En conférence de presse après le match, Willis est apparu à la fois un peu intimidé mais surtout amusé par les événements. « C'est sympa ce qui m'arrive, non ? Je n'ai jamais connu cela avant. Goran [Ivanisevic, ancien n°2 mondial et vainqueur de Wimbledon en 2001 après, lui aussi, être passé par les qualifications, ndlr] est venu me serrer la main. Et c'est mon héros, donc je suis un peu sur un nuage ». Depuis quelques temps, le joueur de 25 ans est entraîneur de tennis au Warwick Boat Club (« J'entraîne des enfants de cinq à dix ans et des mamies de 60 à 70 ans »), dans un comté du centre de l'Angleterre où il gagne 30 livres de l'heure.
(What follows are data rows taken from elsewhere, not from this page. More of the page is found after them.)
## config.mk

```make
export PLATFORM = sky130hd
export DESIGN_NAME = bcd_display_scanner_flat
export DESIGN_NICKNAME = d
export VERILOG_FILES = /design/src/rtl/bcd_display_scanner_pkg.sv /design/src/rtl/bcd_display_scanner_if.sv /design/src/rtl/bcd_display_scanner_bcd_to_seg.sv /design/src/rtl/bcd_display_scanner.sv /design/src/flat_wrapper.sv
export SDC_FILE = /design/constraint.sdc
export NUM_CORES = 1
export LEC_CHECK = 0
export ABC_AREA = 1
export BUFFER_PORTS_ARGS = -buffer_cell sky130_fd_sc_hd__buf_2
export CORE_AREA = 2 2 119 86
export CTS_CLUSTER_SIZE = 28
export DETAILED_ROUTE_END_ITERATION = 6
export DIE_AREA = 0 0 121 88
export PLACE_DENSITY_LB_ADDON = 0.05
export SYNTH_ARGS = -nofsm -noshare
export SYNTH_HDL_FRONTEND = slang
export SYNTH_SLANG_ARGS = --single-unit
```

## constraint.sdc

```tcl
create_clock -name clk -period 3 [get_ports clk]
set_input_delay 0.45 -clock clk [delete_from_list [all_inputs] [get_ports clk]]
set_output_delay 0.45 -clock clk [all_outputs]
set_load 0.01 [all_outputs]
```

## src/rtl/bcd_display_scanner_pkg.sv

```systemverilog
// Shared seven-segment display constants: active-low polarity, segment table
// and special glyphs used by every display block on the board.
package bcd_display_scanner_pkg;

    localparam int BCD_DIGITS = 4;

    // Common-anode display: a driven anode or lit segment is a logic 0
    localparam logic SEG_ON  = 1'b0;
    localparam logic SEG_OFF = 1'b1;
    localparam logic DP_OFF  = 1'b1;
    localparam logic [BCD_DIGITS-1:0] AN_OFF = 4'b1111;

    localparam logic [6:0] SEG_BLANK = 7'b1111111;
    localparam logic [6:0] SEG_DASH  = 7'b0111111;

    // Segments {g,f,e,d,c,b,a}, active low, index is the decimal digit
    localparam logic [0:9][6:0] DIGIT_SEG = {
        7'b1000000, 7'b1111001, 7'b0100100, 7'b0110000, 7'b0011001,
        7'b0010010, 7'b0000010, 7'b1111000, 7'b0000000, 7'b0010000
    };

endpackage

```

## src/rtl/bcd_display_scanner_if.sv

```systemverilog
// Bundle of the BCD value input and the multiplexed display pins of the scanner.
interface bcd_display_scanner_if;
    import bcd_display_scanner_pkg::*;

    logic [4*BCD_DIGITS-1:0] bcd_in;
    logic                    load;
    logic [BCD_DIGITS-1:0]   dp_in;
    logic                    blank_lz;
    logic [BCD_DIGITS-1:0]   an;
    logic [6:0]              seg;
    logic                    dp;
    logic                    frame_done;

    modport master (
        output bcd_in, load, dp_in, blank_lz,
        input  an, seg, dp, frame_done
    );

    modport slave (
        input  bcd_in, load, dp_in, blank_lz,
        output an, seg, dp, frame_done
    );

endinterface

```

## src/rtl/bcd_display_scanner_bcd_to_seg.sv

```systemverilog
// Combinational nibble to active-low seven-segment decoder; 10..15 show a dash.
module bcd_to_seg
    import bcd_display_scanner_pkg::*;
(
    input  logic [3:0] nib,
    output logic [6:0] seg
);

    // Table lookup for decimal digits, dash for non-BCD nibbles
    always_comb begin
        seg = SEG_DASH;
        if (nib <= 4'd9) begin
            seg = DIGIT_SEG[nib];
        end else begin
            seg = SEG_DASH;
        end
    end

endmodule

```

## src/rtl/bcd_display_scanner.sv

```systemverilog
// Time-multiplexes a committed 4-digit BCD value onto a common-anode display,
// swapping in newly loaded values only at frame boundaries.
module bcd_display_scanner
    import bcd_display_scanner_pkg::*;
#(
    parameter int PRESCALE = 100000,
    parameter int CNT_W    = 17
) (
    input  logic                 clk,
    input  logic                 rst,
    bcd_display_scanner_if.slave bus
);

    logic [CNT_W-1:0] cnt_r;
    logic             tick_s;
    logic [1:0]       idx_r;
    logic [1:0]       idx_nxt_s;
    logic             commit_s;
    logic [15:0]      disp_r;
    logic [3:0]       disp_dp_r;
    logic [15:0]      pend_r;
    logic [3:0]       pend_dp_r;
    logic             pend_valid_r;
    logic [15:0]      val_s;
    logic [3:0]       val_dp_s;
    logic [3:0]       nib_s;
    logic             lz_s;
    logic             blank_s;
    logic [6:0]       dec_s;
    logic [3:0]       an_r;
    logic [6:0]       seg_r;
    logic             dp_r;
    logic             frame_done_r;

    assign tick_s    = (cnt_r == CNT_W'(PRESCALE - 1));
    assign idx_nxt_s = idx_r + 2'd1;
    assign commit_s  = tick_s && (idx_r == 2'd3);

    // Digit 0 of a new frame is drawn from the value being committed on the same edge
    always_comb begin
        val_s    = disp_r;
        val_dp_s = disp_dp_r;
        if (commit_s && pend_valid_r) begin
            val_s    = pend_r;
            val_dp_s = pend_dp_r;
        end else begin
            val_s    = disp_r;
            val_dp_s = disp_dp_r;
        end
    end

    // Select the upcoming digit and decide whether it is a blanked leading zero
    always_comb begin
        nib_s = val_s[{idx_nxt_s, 2'b00} +: 4];
        case (idx_nxt_s)
            2'd0:    lz_s = 1'b0;
            2'd1:    lz_s = (val_s[15:4] == 12'h000);
            2'd2:    lz_s = (val_s[15:8] == 8'h00);
            2'd3:    lz_s = (val_s[15:12] == 4'h0);
            default: lz_s = 1'b0;
        endcase
        blank_s = bus.blank_lz & lz_s & ~val_dp_s[idx_nxt_s];
    end

    bcd_to_seg u_bcd_to_seg (
        .nib (nib_s),
        .seg (dec_s)
    );

    // Refresh prescaler
    always_ff @(posedge clk or posedge rst) begin
        if (rst) begin
            cnt_r <= '0;
        end else if (tick_s) begin
            cnt_r <= '0;
        end else begin
            cnt_r <= cnt_r + CNT_W'(1);
        end
    end

    // Pending value capture; a load on the commit edge keeps pend_valid set
    always_ff @(posedge clk or posedge rst) begin
        if (rst) begin
            pend_r       <= 16'h0000;
            pend_dp_r    <= 4'b0000;
            pend_valid_r <= 1'b0;
        end else if (bus.load) begin
            pend_r       <= bus.bcd_in;
            pend_dp_r    <= bus.dp_in;
            pend_valid_r <= 1'b1;
        end else if (commit_s) begin
            pend_valid_r <= 1'b0;
        end
    end

    // Displayed value, replaced only at a frame boundary
    always_ff @(posedge clk or posedge rst) begin
        if (rst) begin
            disp_r    <= 16'h0000;
            disp_dp_r <= 4'b0000;
        end else if (commit_s && pend_valid_r) begin
            disp_r    <= pend_r;
            disp_dp_r <= pend_dp_r;
        end
    end

    // Slot index and registered pin drive, updated together on each tick
    always_ff @(posedge clk or posedge rst) begin
        if (rst) begin
            idx_r        <= 2'd3;
            an_r         <= AN_OFF;
            seg_r        <= SEG_BLANK;
            dp_r         <= DP_OFF;
            frame_done_r <= 1'b0;
        end else begin
            frame_done_r <= commit_s;
            if (tick_s) begin
                idx_r <= idx_nxt_s;
                an_r  <= ~(4'b0001 << idx_nxt_s);
                seg_r <= blank_s ? SEG_BLANK : dec_s;
                dp_r  <= blank_s ? DP_OFF : ~val_dp_s[idx_nxt_s];
            end
        end
    end

    assign bus.an         = an_r;
    assign bus.seg        = seg_r;
    assign bus.dp         = dp_r;
    assign bus.frame_done = frame_done_r;

endmodule

```

## src/flat_wrapper.sv

```systemverilog
// flat-port wrapper written by rule: the top's interface ports become plain ports
module bcd_display_scanner_flat import bcd_display_scanner_pkg::*;
#(
    parameter int PRESCALE = 100000,
    parameter int CNT_W    = 17
)
  (clk, rst, bus_bcd_in, bus_load, bus_dp_in, bus_blank_lz, bus_an, bus_seg, bus_dp, bus_frame_done);
  bcd_display_scanner_if bus_i ();
  input  logic clk;
  input  logic rst;
  input wire logic [$bits(bus_i.bcd_in)-1:0] bus_bcd_in;
  input wire logic [$bits(bus_i.load)-1:0] bus_load;
  input wire logic [$bits(bus_i.dp_in)-1:0] bus_dp_in;
  input wire logic [$bits(bus_i.blank_lz)-1:0] bus_blank_lz;
  output wire logic [$bits(bus_i.an)-1:0] bus_an;
  output wire logic [$bits(bus_i.seg)-1:0] bus_seg;
  output wire logic [$bits(bus_i.dp)-1:0] bus_dp;
  output wire logic [$bits(bus_i.frame_done)-1:0] bus_frame_done;
  assign bus_i.bcd_in = bus_bcd_in;
  assign bus_i.load = bus_load;
  assign bus_i.dp_in = bus_dp_in;
  assign bus_i.blank_lz = bus_blank_lz;
  assign bus_an = bus_i.an;
  assign bus_seg = bus_i.seg;
  assign bus_dp = bus_i.dp;
  assign bus_frame_done = bus_i.frame_done;
  bcd_display_scanner #(.PRESCALE(PRESCALE), .CNT_W(CNT_W)) u_core (.clk(clk), .rst(rst), .bus(bus_i));
endmodule
```

==> key figures <==
Outcome
  – Status: completed

STA
  – RSZ-0062 raised after global routing: false
  – Ratio of final minimum period to clock period: 0.910
  – Max-slew violations: 0
  – Worst Hold Slack: 0.315 ns
  – Crit path time final: 2.73 ns
  – Endpoints failing setup: 0
  – Slew Limit Headroom: 0.390
  – Clk_skew: 0.00693 ns
  – Final hold violations: 0
  – F_max: 0.366 GHz
  – Setup_tns: 0 ns
  – Slew @ Worst Pin: 0.915 ns

Synth
  – Share of the synthesized area in the top cell type: 0.395
  – Post-synth ARST share: 1.00
  – Syn Nets: 501
  – Average instance area after synthesis: 8.01 sq um
  – Synth top cells by count: nand2_1, inv_1, dfrtp_1, nand3_1, nor2_1
  – Largest cells by area after synthesis: dfrtp_1, nand2_1, dfstp_2
  – Syn Inst Count: 466
  – Post-synthesis sequential area ratio: 0.494
  – #FFs+latches synth: 73
  – Synthesized area: 0.00373 sq mm
  – Ys flop type: dfrtp_1
  – EDFF count, synth: 0
  – Most frequent cell after synthesis: nand2_1
  – Area leader, netlist: dfrtp_1
  – Warnings from Yosys: 0
  – Synth unique cells: 38

Finish
  – Antenna diodes: 0
  – Share of layout cells above drive strength 1: 0.197
  – Layout net count: 548
  – Fin cells: 646
  – Final core occ: 0.461
  – Area growth, synth to finish: 17.2%

Routing
  – Final ANT Viol Nets: 0
  – WL per Instance: 14.0 um
  – WL final: 9020 um
  – DRC Markers: 0
  – Drt pass-1 iters: 4
  – Via/cell ratio: 4.75
  – Iteration-0 DRC count of the detailed router: 146
  – Via count: 3,068

Power
  – Leakage power: 0.00230 uW
  – Worst IR drop on VDD: 0.240 mV
  – Pwr per Cell Area: 475 mW/mm^2

CTS
  – CTS Buf Count: 9
  – CTS tree: built
  – Htree depth: 3
  – CTS max path bufs: 2
  – Root buffer cell: clkbuf_16
  – CTS clock-pin slew for the worst setup and hold paths: 0.06 ns
  – Post-CTS Resized: 0
  – Clock Sinks: 73
  – Clk_lat worst skew: 0.33 ns
  – Post-CTS Setup Bufs: 0
  – CTS hold repair buffers: 0

Critical path
  – R2r startpoint: u_core.idx_r[1]
  – Required time worst endpoint: 3.26 ns
  – Critical Path Most Common Cell: nand3_1
  – Crit Path Category: flop to flop
  – Largest stage delay, worst path: 0.57 ns
  – Worst EP arrival: 2.99 ns
  – Max stage delay cell, worst path: dfstp_2
  – Crit path launch: u_core.idx_r[1]
  – CP Cell Sequence: ha_1, buf_4, inv_1, nor2_2, nand3_1, nand3_1, nand3_1, nand2_1, inv_1, ha_1, a21oi_1, o21bai_1, nand2_1
  – Worst setup EP type: flop
  – Type of origin of the critical path: flop
  – Worst Path Max Fanout: 9

Hold path
  – Hold WC Path Type: input pin to flop
  – Worst hold start: bus_bcd_in[0]

Floorplan
  – Die Area: 0.0106 sq mm
  – Die width: 121 um
  – Row count: 30
  – Initial core utilization: 0.393
  – I/O pins: 37
  – Core area: 0.00950 sq mm
  – Die height: 88 um

GRT
  – First-pass GRT wire length: 15,400 um
  – GRT Util Overall: 0.190
  – Vias in the first global route: 3,017
  – Initial antenna violation count: 0
  – Largest net degree at the start of global routing: 74
  – Gr ovfl total: 0

Place
  – RD Place Congestion: 0.840
  – Inst Count DP: 630
  – Detail Placement HPWL: 6610 um
  – PortBufs: 36

Job
  – Max-Cap Viols: 0
cell families (layout without fill, tap and decap cells):
family                     Yosys count  after routing  synth area share
DFF                                 73             73             0.494
and+or+nand+nor                    245            245             0.297
xor gates and xnor gates             3              3           0.00704
buffers and inverters               87            139            0.0918
AOI/OAI and AO/OA                   47             47            0.0734
adders and majority gates           11             11            0.0369
power by group:
part	internal [uW]	switching, uW
sequential	1010	11.6
combinational	24.1	52.0
clock	580	400
cell usage in the layout (no fill, tap or decap), types with 4 or more instances in the layout:
cell type and count:
clkbuf_16 9, buf_2 36, nor3_1 6, ha_1 11, a21oi_1 5, nand3_1 34
inv_2 6, dfrtp_1 59, o21ai_0 24, nor2_2 4, inv_1 69, nor2_1 30
nand2_1 143, buf_4 11, dfstp_2 14, nand4_1 8, nand2_2 6
layout make-up:
cell class              count  area, sq um
clock buffers              13          250
clock inverters             3         17.5
fillers                   959         5120
inverters                  76          285
multi-input cells         306         1560
flip-flops and latches     73         1840
well taps                 128          160
repair buffers             47          263
routing by layer:
| metal | track usage | wire (um) |
|---|---|---|
| met5 | 0 | 0 |
| met3 | 0.0475 | 414 |
| met1 | 0.281 | 4800 |
| met4 | 0.0677 | 55 |
| met2 | 0.269 | 3740 |
flip-flops by register name, indices dropped and copies added (netlist names):
register / flops
u_core.bus.an: 4
u_core.bus.dp: 1
u_core.bus.frame_done: 1
u_core.bus.seg: 7
u_core.cnt_r: 17
u_core.disp_dp_r: 4
u_core.disp_r: 16
u_core.idx_r: 2
u_core.pend_dp_r: 4
u_core.pend_r: 16
u_core.pend_valid_r: 1
stage by stage:
stage	cell area, sq um	setup WS (ns)	total power (uW)
finish	4380	0.270	2080
global route	4380	0.0125	2170
CTS	4370	0.289	2110
detailed placement	4100	0.306	1120
global placement	4100	0.360	1120
floorplan	3730	0.530	1080
critical path: cells and delay by family, from the launching register on:
kind	cells	cell delay (ns)
DFF	1	0.57
AOI/OAI and AO/OA	2	0.34
and+or+nand+nor	6	0.82
adders and majority gates	2	0.46
buffers and inverters	3	0.45
worst paths after layout:
path | endpoint | slack (ns) | depth (start not counted)
worst min register to register | u_core.cnt_r[0] | 0.47 | 1
worst max-delay path | u_core.bus.seg[1] | 0.27 | 13
min in group asynchronous | u_core.bus.frame_done | 0.41 | 3
max in group asynchronous | u_core.disp_r[10] | 2.01 | 3
worst min-delay path | u_core.pend_r[0] | 0.32 | 3
worst max register to register | u_core.bus.seg[1] | 0.27 | 13
Note: power is estimated with default switching activity, not from simulation.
Car Marcus Willis est un de ces galériens du tennis qui courent les tournois Future au Koweït, en Thaïlande ou en Israël pour essayer de vivre de leur sport.

Rien que cette année, Willis n'a gagné que 350 euros, grâce à un quart de finale d'un tournoi Future en Tunisie. L'Anglais vit chez ses parents (« Living the dream ! », dira-t-il en conférence de presse) et surtout à crédit. Il a prévu de rembourser ses cartes de crédit grâce aux 60 000 euros qu'il a déjà empoché grâce à cette victoire au premier tour. Une fortune pour lui qui n'avait pour l'instant cumulé que 87 000 euros de prize money dans toute sa carrière.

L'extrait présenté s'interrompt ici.